O. Fantazini - Le Psol a été constitué, dans un premier temps, par des militants pétistes exclus du parti, non parce qu’ils avaient été impliqués dans un acte illicite, mais parce qu’ils avaient continué à défendre les positions historiques du parti et les engagements vis-à-vis de la classe ouvrière. Mais la direction majoritaire du PT a décidé d’exclure Heloisa Helena, Luciana Genro, Baba et Joao Fontes. Elle a aussi imposé une sanction à huit parlementaires qui ont refusé de voter les propositions de lois qui prévoyaient des pertes d’acquis concernant la protection sociale - ils ont été suspendus durant 60 jours.
La constitution du Psol s’est faite grâce à une dissidence de la gauche du PT, qui a réussi à se légaliser en tant que parti en août 2005. Au sein du PT, le Bloc de gauche, s’opposant à la politique de Lula, a estimé - après deux ans et demi de batailles internes - qu’il n’y avait plus aucune perspective pour une orientation de gauche ou pour un changement de la politique du gouvernement. Il a donc décidé de sortir et de renforcer les bases du Psol. Aujourd’hui, au Psol, nous sommes sept députés et une sénatrice, Heloisa Helena. La perspective est de mener les engagements historiques que nous défendions au sein du PT, une politique antilibérale, anticapitaliste et anti-impérialiste. Notre politique se tourne vers l’approfondissement de la démocratie, à travers le budget participatif, le renforcement du mouvement syndical, ainsi que les mouvements populaires, avec une perspective d’autonomie et d’auto-organisation des mouvements à partir de leurs propres besoins.
Quel est l’impact du Psol dans la société ?
O. Fantazini - Le Psol a un avantage, il part des bilans, des erreurs et des failles du PT. Nous savons ce qui n’a pas fonctionné, nous ne pouvons commettre les mêmes erreurs. À São Paulo, la structuration interne s’organise autour de cellules, pour garantir une plus grande participation de tous les militants du parti, afin que tous s’enrichissent des débats d’orientation, d’organisation et d’élaboration. Dans le PT, nous étions arrivés à une structuration élitiste qui ne donnait de place qu’aux spécialistes de la politique.

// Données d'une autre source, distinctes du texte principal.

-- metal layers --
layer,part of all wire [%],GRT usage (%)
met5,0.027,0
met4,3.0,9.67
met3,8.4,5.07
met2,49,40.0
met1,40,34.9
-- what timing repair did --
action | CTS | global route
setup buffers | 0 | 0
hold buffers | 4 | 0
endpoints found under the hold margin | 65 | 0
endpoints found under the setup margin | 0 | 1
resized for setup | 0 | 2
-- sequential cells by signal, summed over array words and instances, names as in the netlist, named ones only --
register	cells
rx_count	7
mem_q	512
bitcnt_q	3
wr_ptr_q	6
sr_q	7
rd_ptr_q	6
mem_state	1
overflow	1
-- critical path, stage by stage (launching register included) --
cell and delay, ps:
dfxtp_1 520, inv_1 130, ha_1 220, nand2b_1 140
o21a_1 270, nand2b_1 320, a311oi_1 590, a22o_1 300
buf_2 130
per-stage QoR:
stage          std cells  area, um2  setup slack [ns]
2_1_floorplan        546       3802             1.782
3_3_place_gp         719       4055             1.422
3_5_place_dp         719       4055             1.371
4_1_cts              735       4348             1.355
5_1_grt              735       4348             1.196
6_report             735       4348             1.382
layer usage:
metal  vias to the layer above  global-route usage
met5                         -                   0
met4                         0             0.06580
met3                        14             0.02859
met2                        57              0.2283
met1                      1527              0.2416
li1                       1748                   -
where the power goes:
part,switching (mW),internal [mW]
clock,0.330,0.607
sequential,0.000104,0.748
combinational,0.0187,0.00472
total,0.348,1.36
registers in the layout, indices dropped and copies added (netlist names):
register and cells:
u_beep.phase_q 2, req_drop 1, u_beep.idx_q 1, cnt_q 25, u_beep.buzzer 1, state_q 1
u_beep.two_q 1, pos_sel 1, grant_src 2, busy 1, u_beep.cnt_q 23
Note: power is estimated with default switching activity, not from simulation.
File: src/rtl/pll_sup_pkg.sv
// Shared state encoding and helpers for the PLL lock supervisor.
package pll_sup_pkg;

  localparam logic [2:0] ST_PWD  = 3'd0;
  localparam logic [2:0] ST_RST  = 3'd1;
  localparam logic [2:0] ST_WAIT = 3'd2;
  localparam logic [2:0] ST_RUN  = 3'd3;
  localparam logic [2:0] ST_FAIL = 3'd4;

  localparam int SYNC_DEPTH = 2;

  typedef enum logic [2:0] {
    S_PWD  = ST_PWD,
    S_RST  = ST_RST,
    S_WAIT = ST_WAIT,
    S_RUN  = ST_RUN,
    S_FAIL = ST_FAIL
  } state_e;

  function automatic int max_of(input int a, input int b);
    return (a > b) ? a : b;
  endfunction

endpackage

File: src/rtl/pll_sup_sync2.sv
// Flop-chain synchronizer bringing the asynchronous PLL lock into the reference clock domain.
module pll_sup_sync2
  import pll_sup_pkg::*;
(
  input  logic clk_i,
  input  logic srst_i,
  input  logic d_i,
  output logic q_o
);

  logic [SYNC_DEPTH-1:0] ff_q;

  always_ff @(posedge clk_i) begin
    if (srst_i) begin
      ff_q <= '0;
    end else begin
      ff_q <= {ff_q[SYNC_DEPTH-2:0], d_i};
    end
  end

  assign q_o = ff_q[SYNC_DEPTH-1];

endmodule

File: src/rtl/pll_lock_supervisor.sv
// PLL power-down/reset sequencer, lock qualifier and watchdog with bounded retries.
// Defining PLL_SUP_LOSS_CNT_EN adds the saturating lock-loss counter output loss_cnt.
module pll_lock_supervisor
  import pll_sup_pkg::*;
#(
  parameter int PWD_CYCLES    = 2,
  parameter int RST_CYCLES    = 2,
  parameter int STABLE_CYCLES = 256,
  parameter int LOCK_TIMEOUT  = 2700,
  parameter int MAX_RETRY     = 3
) (
  input  logic clkin1,
  input  logic rst,
  input  logic lock,
  input  logic restart,
  output logic pll_pwd,
  output logic pll_rst,
  output logic sys_rst,
  output logic locked_ok,
  output logic lock_lost,
  output logic fail
`ifdef PLL_SUP_LOSS_CNT_EN
  ,
  output logic [7:0] loss_cnt
`endif
);

  localparam int MAX_PARAM = max_of(max_of(max_of(PWD_CYCLES, RST_CYCLES),
                                           max_of(STABLE_CYCLES, LOCK_TIMEOUT)), MAX_RETRY);
  localparam int CNT_W   = $clog2(MAX_PARAM + 1);
  localparam int RETRY_W = $clog2(MAX_RETRY + 1);

  localparam logic [CNT_W-1:0]   PWD_LAST    = CNT_W'(PWD_CYCLES - 1);
  localparam logic [CNT_W-1:0]   RST_LAST    = CNT_W'(RST_CYCLES - 1);
  localparam logic [CNT_W-1:0]   STAB_LAST   = CNT_W'(STABLE_CYCLES - 1);
  localparam logic [CNT_W-1:0]   TMO_LAST    = CNT_W'(LOCK_TIMEOUT - 1);
  localparam logic [RETRY_W-1:0] RETRY_LIMIT = RETRY_W'(MAX_RETRY);

  state_e               state_q, state_d;
  logic [CNT_W-1:0]     cnt_q, cnt_d;
  logic [CNT_W-1:0]     stab_q, stab_d;
  logic [RETRY_W-1:0]   retry_q, retry_d;
  logic                 pwd_q, pwd_d;
  logic                 prst_q, prst_d;
  logic                 sysrst_q, sysrst_d;
  logic                 ok_q, ok_d;
  logic                 lost_q, lost_d;
  logic                 fail_q, fail_d;
  logic                 lock_s;

  pll_sup_sync2 u_lock_sync (
    .clk_i  (clkin1),
    .srst_i (rst),
    .d_i    (lock),
    .q_o    (lock_s)
  );

  always_comb begin
    state_d = state_q;
    retry_d = retry_q;
    lost_d  = lost_q;
    stab_d  = '0;
    cnt_d   = cnt_q + 1'b1;

    case (state_q)
      S_PWD:  if (cnt_q == PWD_LAST) state_d = S_RST;
      S_RST:  if (cnt_q == RST_LAST) state_d = S_WAIT;
      S_WAIT: begin
        stab_d = lock_s ? stab_q + 1'b1 : '0;
        // A lock that qualifies on the timeout cycle still counts as a success.
        if (lock_s && (stab_q == STAB_LAST)) begin
          state_d = S_RUN;
          retry_d = '0;
        end else if (cnt_q == TMO_LAST) begin
          retry_d = retry_q + 1'b1;
          state_d = (retry_d == RETRY_LIMIT) ? S_FAIL : S_PWD;
        end
      end
      S_RUN: begin
        if (!lock_s) begin
          state_d = S_PWD;
          lost_d  = 1'b1;
        end
      end
      S_FAIL:  state_d = S_FAIL;
      default: state_d = S_PWD;
    endcase

    if (restart) begin
      state_d = S_PWD;
      retry_d = '0;
      lost_d  = 1'b0;
    end

    // A restart from PWD must still restart the power-down timing from zero.
    if (restart || (state_d != state_q) || (state_q == S_RUN) || (state_q == S_FAIL)) begin
      cnt_d = '0;
    end
    if (restart || (state_d != state_q)) begin
      stab_d = '0;
    end

    pwd_d    = (state_d == S_PWD) || (state_d == S_FAIL);
    prst_d   = (state_d == S_PWD) || (state_d == S_RST) || (state_d == S_FAIL);
    sysrst_d = (state_d != S_RUN);
    ok_d     = (state_d == S_RUN);
    fail_d   = (state_d == S_FAIL);
  end

  always_ff @(posedge clkin1) begin
    if (rst) begin
      state_q  <= S_PWD;
      cnt_q    <= '0;
      stab_q   <= '0;
      retry_q  <= '0;
      pwd_q    <= 1'b1;
      prst_q   <= 1'b1;
      sysrst_q <= 1'b1;
      ok_q     <= 1'b0;
      lost_q   <= 1'b0;
      fail_q   <= 1'b0;
    end else begin
      state_q  <= state_d;
      cnt_q    <= cnt_d;
      stab_q   <= stab_d;
      retry_q  <= retry_d;
      pwd_q    <= pwd_d;
      prst_q   <= prst_d;
      sysrst_q <= sysrst_d;
      ok_q     <= ok_d;
      lost_q   <= lost_d;
      fail_q   <= fail_d;
    end
  end

  assign pll_pwd   = pwd_q;
  assign pll_rst   = prst_q;
  assign sys_rst   = sysrst_q;
  assign locked_ok = ok_q;
  assign lock_lost = lost_q;
  assign fail      = fail_q;

`ifdef PLL_SUP_LOSS_CNT_EN
  logic [7:0] loss_q, loss_d;

  // Only a genuine RUN->PWD drop counts; a restart in the same cycle takes precedence.
  always_comb begin
    loss_d = loss_q;
    if ((state_q == S_RUN) && !lock_s && !restart && (loss_q != 8'hFF)) begin
      loss_d = loss_q + 8'd1;
    end
  end

  always_ff @(posedge clkin1) begin
    if (rst) begin
      loss_q <= '0;
    end else begin
      loss_q <= loss_d;
    end
  end

  assign loss_cnt = loss_q;
`endif

endmodule

File: config.mk
export PLATFORM = sky130hd
export DESIGN_NAME = pll_lock_supervisor
export DESIGN_NICKNAME = d
export VERILOG_FILES = /design/src/rtl/pll_sup_pkg.sv /design/src/rtl/pll_sup_sync2.sv /design/src/rtl/pll_lock_supervisor.sv
export SDC_FILE = /design/constraint.sdc
export NUM_CORES = 1
export LEC_CHECK = 0
export CORE_MARGIN = 10
export CORE_UTILIZATION = 48
export DETAILED_ROUTE_END_ITERATION = 6
export PLACE_DENSITY = 0.69
export SYNTH_ARGS = -nofsm -noshare
export SYNTH_HDL_FRONTEND = slang
export SYNTH_HIERARCHICAL = 1
export SYNTH_SLANG_ARGS = --single-unit
File: constraint.sdc
create_clock -name clkin1 -period 1.7 [get_ports clkin1]
set_input_delay 0.425 -clock clkin1 [delete_from_list [all_inputs] [get_ports clkin1]]
set_output_delay 0.425 -clock clkin1 [all_outputs]
set_load 0.1 [all_outputs]
[After elaboration in Yosys (flattened, before gate mapping)]
Index checks and enable logic that the tools add are counted.
Operators by class
  mux-type cells: 10
  reductions and logical operators: 15
  multiply operators: 0
  order comparisons: 0
  equal/unequal tests: 13
  shift operators: 0
  divide/modulo/power cells: 0
  add/sub/neg operators: 3
  bitwise logic cells: 2
Operators with widths (number)
  12-bit by 1-bit adder with 12-bit output, second input constant: 2
  3-bit two-way mux: 7
  3-bit one-hot mux with 5 select lines: 1
  12-bit by 1-bit == test with 1-bit output, second input constant: 1
  12-bit == test, second input constant: 1
  12-bit by 8-bit == test with 1-bit output, second input constant: 1
  3-bit by 2-bit == test with 1-bit output, second input constant: 3
  3-bit by 1-bit == test with 1-bit output, second input constant: 2
  3-bit == test, second input constant: 2
  3-bit zero test: 2
  1-bit logical OR: 6
  2-bit two-way mux: 2
  2-bit AND reduction: 2
  2-bit OR reduction: 2
  4-bit OR reduction: 1
  3-bit by 2-bit != test with 1-bit output, second input constant: 1
  3-bit != test: 1
  2-bit by 1-bit adder with 2-bit output, second input constant: 1
  2-bit == test, second input constant: 1
  1-bit inverter: 2
  2-bit nonzero test: 1
  1-bit logical AND: 1
Storage, ports and cells
  flip-flop bits (word level): 37
  RAM bits: 0
  latch bits: 0
  output and inout port bits: 6
  memory bits (read-only): 0
  memories kept: 0
  word-level logic and storage cells: 54
  bits of input ports: 4

[Longest topological paths before layout]
  word-level depth: 12
  gate-level depth with buffers: 8
  mapped depth without buffers: 8

[Modules after synthesis]
The synthesis kept the hierarchy.
By module, submodules not included
  pll_lock_supervisor: seq. area each 700.7 um2, area an instance 1569.0 um2, times used 1, cells an instance 175
  pll_sup_sync2: seq. area each 40.0 um2, area an instance 52.6 um2, times used 1, cells an instance 4

[Worst setup path before layout]
OpenSTA, ideal clock, no wires.
  kind: reg2reg
  from: reg cnt_q[0]
  to: reg cnt_q[10]
  setup time: 0.117 ns
  slack: 0.018 ns
  data required time: 1.583 ns
  clock period less this slack: 1.682 ns
  arrival: 1.564 ns
  cell stages (with the launch flop): 7
  path through: dfxtp_1 -> ha_1 -> and4_1 -> nand4_1 -> a221o_4 -> nand2_2 -> nor2_1
On the way
  word-level cells in the longest chain between the ends: 10
  elaborated cells on any way between the ends: 14
  classes of those cells: add/sub: 1; eq/ne: 3; mux: 6; reduce/logical: 4
Ends and longest elaborated chain
  start: declaration: RTL line pll_lock_supervisor.sv:40  | logic [CNT_W-1:0] cnt_q, cnt_d;
  start signal: assignment: RTL line pll_lock_supervisor.sv:124  | cnt_q <= cnt_d;
  12-bit == test: RTL line pll_lock_supervisor.sv:74  | end else if (cnt_q == TMO_LAST) begin
  3-bit two-way mux: RTL line pll_lock_supervisor.sv:74
  3-bit two-way mux: RTL line pll_lock_supervisor.sv:71  | if (lock_s && (stab_q == STAB_LAST)) begin
  3-bit one-hot mux with 5 select lines: RTL line pll_lock_supervisor.sv:65  | case (state_q)
  3-bit two-way mux: RTL line pll_lock_supervisor.sv:89  | if (restart) begin
  3-bit != test: RTL line pll_lock_supervisor.sv:96  | if (restart || (state_d != state_q) || (state_q == S_RUN) || (state_q == S_FAIL)) begin
  1-bit logical OR (3 in a row): RTL line pll_lock_supervisor.sv:96
  2-bit OR reduction (no source line)
Several ways; a longest one is shown, not always the timed one.
A chain may end at the register's enable or synchronous reset.

[Worst setup path in the final report]
  from: reg stab_q[8]
  to: reg cnt_q[2]
On the way
  word-level cells in the longest chain between the ends: 10
Ends and longest elaborated chain
  start: declaration: RTL line pll_lock_supervisor.sv:41  | logic [CNT_W-1:0] stab_q, stab_d;
  start signal: assignment: RTL line pll_lock_supervisor.sv:125  | stab_q <= stab_d;
  12-bit by 8-bit == test with 1-bit output: RTL line pll_lock_supervisor.sv:71
  1-bit logical AND: RTL line pll_lock_supervisor.sv:71
  3-bit two-way mux: RTL line pll_lock_supervisor.sv:71
  3-bit one-hot mux with 5 select lines: RTL line pll_lock_supervisor.sv:65
  3-bit two-way mux: RTL line pll_lock_supervisor.sv:89
  3-bit != test: RTL line pll_lock_supervisor.sv:96
  1-bit logical OR (3 in a row): RTL line pll_lock_supervisor.sv:96
  2-bit OR reduction (no source line)
Every way passes these cells.

==> metrics <==
total negative slack -0.721 ns; Die ar. 6100 um^2; Worst path max stage delay 0.57 ns; RR Endpoint cnt_q[2]$_SDFF_PP0_; final core area utilization 0.660; Fin. Hold Viols 0; CTS tree built; Final setup viols 23; largest net degree at the start of global routing 11; Leakage 0.791 nW; initial antenna violation count 0; GP Congestion 0.843; Seq/Total Area, Yosys 0.457; Cell Area, Synth 1620 um^2; WHS Path Cells 1; Core Rows 21; vias in the first global route 1,426; status finished, violations left; Remaining DRCs 0; Die Ht 78.1 um; total number of vias 1,411; Final Cycle Share 1.04; post-layout minimum cycle time 1.78 ns; fmax 563 MHz; First DRT Iteration DRCs 66; Critical Path Fanout Max 6; first-pass GRT wire length 6.12 mm; Hold/Removal Path Class reg -> reg; Worst path slowest cell or4_4; Core Area 3310 um^2; unrepaired setup endpoints after global routing yes; clock sink count 37; Yosys Warn Count 6; layout cells sized above 1 0.321; Routed Antenna Nets 0; R2R Setup Slk -0.08 ns; Slew Viols, Final 0; CP Capture Type flop; Cells after Synth 179; io pins 10; Synth area leader dfxtp_1; Vias/cell 5.28; final worst setup slack -0.0758 ns; Ant. Diodes 0; Hold Path End u_lock_sync/ff_q[1]$_SDFF_PP0_; # fillers 293; # H-tree levels 2; Initial Util 0.490; leading post-synthesis cells by cell area dfxtp_1, nor2_1, xnor2_1, xor2_1, ha_1; family with the most delay on the worst path simple AND/OR/NAND/NOR gates; CTS Root Cell clkbuf_4; I/O Buffers 9; top cell type's share of synthesized area 0.457; worst rel slew slack 0.721; clk_lat worst skew 0.34 ns; R2R Path Start stab_q[8]$_SDFF_PP0_; Net Count, Synth 187; area grow syn2layout 34.8%; Power Density 655 nW/um^2; violated checks negative setup slack; CP Data Arrival Time 2.05 ns; Setup Crit Path Kind reg -> reg; Max Cap Viol 0; hold buffers post-CTS 0; Synth cell types 34; Avg WL per Cell 13.8 um; Worst Tran Pin Value 0.415 ns; worst path required time 1.97 ns; DIE WIDTH 78.1 um; syn_area_per_cell 9.06 um^2; Post-DP HPWL 2.74 mm; clock skew 0.0119 ns; Worst Hold Launch u_lock_sync/ff_q[0]$_SDFF_PP0_; grt ovf 0; synthesized flop and latch total 37; final-stage net count 229; CTS buffer count 5; Clock Tree Buf Depth 2; CP bufs+invs 0; Clock transition at path regs 0.10 ns; drt first pass iters 4; worst path cell trace or4_4 -> o31ai_4 -> a221o_4 -> o21ai_2 -> nor3_2; Critical Path Start Type flop; aggregate global-route resource usage 0.123; Worst R2R Path Depth 5; VDD IR max 0.515 mV; total wire length 3.68 mm
## metal layers
layer | share of wire | vias up | global-route usage
met5 | 0 | - | 0
met4 | 0.020 | 0 | 0.0538
met3 | 0.033 | 9 | 0.0433
met2 | 0.54 | 18 | 0.223
met1 | 0.41 | 679 | 0.123
li1 | - | 705 | -
## cell usage in the layout (no fill, tap or decap), types with 3 or more instances in the layout
| cell | instances |
|---|---|
| clkdlybuf4s50_1 | 3 |
| dfxtp_1 | 33 |
| and4_1 | 5 |
| xor2_1 | 9 |
| nand2_1 | 11 |
| nor2b_1 | 3 |
| xnor2_1 | 11 |
| inv_1 | 6 |
| dfxtp_2 | 3 |
| buf_4 | 29 |
| buf_12 | 6 |
| nand3_1 | 4 |
| nor3_1 | 6 |
| nor3_2 | 3 |
| clkbuf_4 | 5 |
| and3_1 | 4 |
| nor2_1 | 32 |
| nor2_2 | 4 |
| nand4_1 | 5 |
## logic make-up (layout without fill, tap and decap cells)
logic type | after synthesis | after routing | synth area share
simple gates | 92 | 92 | 0.296
flops | 37 | 37 | 0.457
xor+xnor | 20 | 20 | 0.108
compound gates | 15 | 15 | 0.0795
buf+inv | 10 | 52 | 0.0232
fa+ha+maj | 4 | 4 | 0.0309
mux | 1 | 1 | 0.00617
## state kept, by name, indices dropped and copies added, names as in the netlist
name and count:
cnt_q 12, u_lock_sync/ff_q 2, pll_rst 1, fail 1
stab_q 12, pll_pwd 1, state_q 3, retry_q 2
locked_ok 1, lock_lost 1, sys_rst 1
## through the flow
stage / hold WS (ns) / power (W) / instances / worst slack, ns / instance area (um^2)
floorplan: 0.414 / 0.000935 / 179 / 0.0181 / 1620
global placement: 0.420 / 0.000970 / 258 / -0.0405 / 2020
detailed placement: 0.433 / 0.000972 / 258 / -0.103 / 2020
CTS: 0.453 / 0.00143 / 265 / -0.0596 / 2100
global route: 0.475 / 0.00149 / 267 / -0.154 / 2190
finish: 0.455 / 0.00143 / 267 / -0.0758 / 2190
## worst register-to-register path, stage by stage, from the launching register on
cell and delay [ns]:
dfxtp_2 0.33, or4_4 0.57, o31ai_4 0.25, a221o_4 0.27
o21ai_2 0.11, nor3_2 0.18
## worst max path at each step
stage,start,endpoint,slack (ns),cells past startpoint
after floorplan,cnt_q[0]$_SDFF_PP0_,cnt_q[10]$_SDFF_PP0_,0.02,6
after global placement,rst,cnt_q[9]$_SDFF_PP0_,-0.04,6
after detailed placement,cnt_q[0]$_SDFF_PP0_,cnt_q[8]$_SDFF_PP0_,-0.10,6
after CTS,stab_q[8]$_SDFF_PP0_,cnt_q[0]$_SDFF_PP0_,-0.06,5
after global routing,stab_q[0]$_SDFF_PP0_,fail$_SDFF_PP0_,-0.15,7
final,stab_q[8]$_SDFF_PP0_,cnt_q[2]$_SDFF_PP0_,-0.08,5
## cell type report
type	count	area, um^2	area share
Inverter	7	26.3	0.0120
Sequential cell	37	748	0.342
Tap cell	46	57.6	0.0263
Clock buffer	7	55.1	0.0252
Timing Repair Buffer	38	368	0.168
Multi-Input combinational cell	132	931	0.426
## cell usage after synthesis, drive strengths merged
master,number
a21oi,3
a221o,1
a22oi,1
a31oi,2
a32o,1
a32oi,2
and3,4
and4,5
and4b,1
clkbuf,3
dfxtp,37
ha,4
inv,7
mux2i,1
nand2,14
nand3,6
nand4,5
nand4bb,1
nor2,37
nor2b,3
nor3,9
nor3b,1
nor4,3
nor4b,1
o21ai,4
o31ai,1
or2,1
or4,1
xnor2,11
xor2,9
## report_power, final
part | switching, W | internal [W]
logic | 0.0000438 | 0.0000398
registers | 0.00000724 | 0.000873
clock network | 0.000272 | 0.000195
total | 0.000324 | 0.00111
## timing repair
action | in CTS | in global routing
hold endpoints to repair | 0 | 0
pin swaps | 2 | 3
endpoints found under the setup margin | 29 | 30
buffers inserted | 0 | 2
gates resized for setup | 7 | 20
(Power assumes the default switching activity.)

Notre préoccupation n’est pas que le Psol grandisse trop rapidement, mais que sa posture et sa politique se consolident. C’est pour cela qu’il faut travailler davantage sur les perspectives - en freinant s’il le faut l’entrée de certains secteurs -, au moyen d’une politique claire qui permette de dialoguer avec la société. La question du grossissement dans le PT a été un désastre total. La qualité pour nous est beaucoup plus importante. Heloisa Helena bénéficie d’un grand prestige au sein de la jeunesse et des personnes âgées, à la fois pour son irrévérence et sa fermeté dans son engagement, et par l’espoir qu’elle incarne. Ainsi, je crois que l’on va avoir un rôle important lors des prochaines élections, et cela va renforcer le Psol.